Posted Wednesday, April 5, 2:23 a.m. Stephen Joel Trachtenberg got a lot of advice from his food Tuesday. On the day he announced his retirement from GW after nearly 20 years in Rice Hall, the cap to his soda told him “You’re doing the right thing.” A late dinner at a local Chinese restaurant yielded a fortune cookie that said, “Overlook not your own opportunity.”
Trachtenberg didn’t need the ironic one-liners for reassurance. After contemplating retirement for the last year, he made the decision to leave in July 2007 with the dogged confidence that allowed him to inject his values and personality into every nook and cranny of this school, from the presidential administrative fellowships to the many scholarships and awards that bear his last name.
Trachtenberg is approaching 70, but a lack of enthusiasm and energy is not behind his decision to step down from the presidency. He has never let up from a relentless schedule – he returned from a trip to Hong Kong earlier this week – and still relishes the dogfights that come with making university policy. Rather, at an age when most people think about moving down south, he sees opportunities – opportunities to teach, spend more time with his family and learn.
Even at a school that has had only 15 presidents since its inception in 1821, Trachtenberg has been here a long time: 19 years when he leaves. “That’s longer than FDR,” he quipped Tuesday night. He’s seen presidents come and go at D.C.’s other universities; he’s seen mayors and presidents come and go; and he’s seen his wife ease out of full-time employment and his two sons graduate from college and start careers.
“I just felt like it was time,” said Trachtenberg, who spent more time on vacation this summer than he has in years past.

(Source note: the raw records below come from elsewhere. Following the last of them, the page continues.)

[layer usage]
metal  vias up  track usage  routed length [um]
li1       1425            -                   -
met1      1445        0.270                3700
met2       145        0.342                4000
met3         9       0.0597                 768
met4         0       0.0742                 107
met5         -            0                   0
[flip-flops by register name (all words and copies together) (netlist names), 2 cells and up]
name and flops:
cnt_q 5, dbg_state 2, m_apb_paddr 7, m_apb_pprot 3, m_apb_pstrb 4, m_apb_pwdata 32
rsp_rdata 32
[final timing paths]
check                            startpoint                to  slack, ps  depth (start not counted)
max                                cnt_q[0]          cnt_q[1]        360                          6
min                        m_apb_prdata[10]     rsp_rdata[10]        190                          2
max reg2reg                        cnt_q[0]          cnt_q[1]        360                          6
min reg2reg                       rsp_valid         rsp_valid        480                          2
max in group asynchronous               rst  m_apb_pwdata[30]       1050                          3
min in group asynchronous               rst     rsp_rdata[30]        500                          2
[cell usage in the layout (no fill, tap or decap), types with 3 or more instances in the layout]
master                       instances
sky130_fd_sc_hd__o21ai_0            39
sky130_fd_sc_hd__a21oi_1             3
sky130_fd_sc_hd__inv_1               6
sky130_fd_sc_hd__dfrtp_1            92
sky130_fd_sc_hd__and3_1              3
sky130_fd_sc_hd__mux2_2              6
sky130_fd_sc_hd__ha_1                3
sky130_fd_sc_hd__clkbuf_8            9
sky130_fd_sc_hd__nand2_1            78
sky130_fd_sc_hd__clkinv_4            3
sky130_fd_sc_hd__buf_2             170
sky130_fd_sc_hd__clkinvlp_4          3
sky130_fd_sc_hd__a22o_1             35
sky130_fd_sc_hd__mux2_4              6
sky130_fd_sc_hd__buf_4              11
$ cat config.mk
export PLATFORM = sky130hd
export DESIGN_NAME = dmem_copy_engine
export DESIGN_NICKNAME = d
export VERILOG_FILES = /design/src/rtl/dmem_copy_engine.sv
export SDC_FILE = /design/constraint.sdc
export NUM_CORES = 1
export LEC_CHECK = 0
export BUFFER_PORTS_ARGS = -buffer_cell sky130_fd_sc_hd__buf_2
export CAP_MARGIN = 20
export CORE_MARGIN = 8
export CORE_UTILIZATION = 40
export DETAILED_ROUTE_END_ITERATION = 10
export GPL_ROUTABILITY_DRIVEN = 1
export SLEW_MARGIN = 20
export SYNTH_ARGS = -nofsm -noshare
export SYNTH_HDL_FRONTEND = slang
export SYNTH_SLANG_ARGS = --single-unit
$ cat constraint.sdc
create_clock -name clk -period 4.66 [get_ports clk]
set_input_delay 0.466 -clock clk [delete_from_list [all_inputs] [get_ports clk]]
set_output_delay 0.466 -clock clk [all_outputs]
set_load 0.01 [all_outputs]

Still recovering from jet lag after his return from Hong Kong, Trachtenberg sat down for a late dinner Tuesday night at Meiwah – hot and sour soup and a shrimp plate. Tacked to a wall behind him was a photo of him and the restaurant’s owner. The other photos gracing the wall all contained notable figures, some of whom Trachtenberg called Tuesday to deliver the news of his retirement.
In his almost 40 years in government and academia, the Brooklyn native and James Madison High School graduate has forged friendships with a lot of high-profile people – and has become one himself. On Tuesday he spoke to university presidents, academics and politicians. Some told him to stay; others inquired about the impending vacancy atop GW.
Trachtenberg, who will retain the title of president emeritus and teach as a University professor of public service, looks forward to a lower-profile role at the school. His successor, no matter what his credentials, will have big shoes to fill.
It is not hyperbolic to say that Trachtenberg, in his almost two decades in Foggy Bottom, remade GW in his own image. He presided over an almost five-fold increase in the endowment; put up dozens of academic and residential facilities; and gave GW a national identity separate from that Jesuit school down the road. He’s done all of this not without controversy. Trachtenberg has plenty of detractors, who point out that he has made GW the most expensive university of its kind; upended the sleepy residential character of Foggy Bottom; and taken out a large amount of debt to finance GW’s unprecedented expansion.
The manifestations of Trachtenberg’s quirky personality should also not be overlooked: an improbable unofficial mascot, the hippo, sitting in the middle of campus, leaving passersby with the impression that Trachtenberg is winking at them; a residence hall called Ivory Tower; his non-sequitur but humorous stories infused with the wittiness of an urban intellectual from a Saul Bellow novel.
Though he’ll be stepping down from the presidency with a lot of goals not yet at fruition and with many critics, Trachtenberg will be leaving on top – with his many accomplishments, with his health and with enough confidence so that he doesn’t need a fortune cookie and a soda to tell him he has a bright future going into his 70s.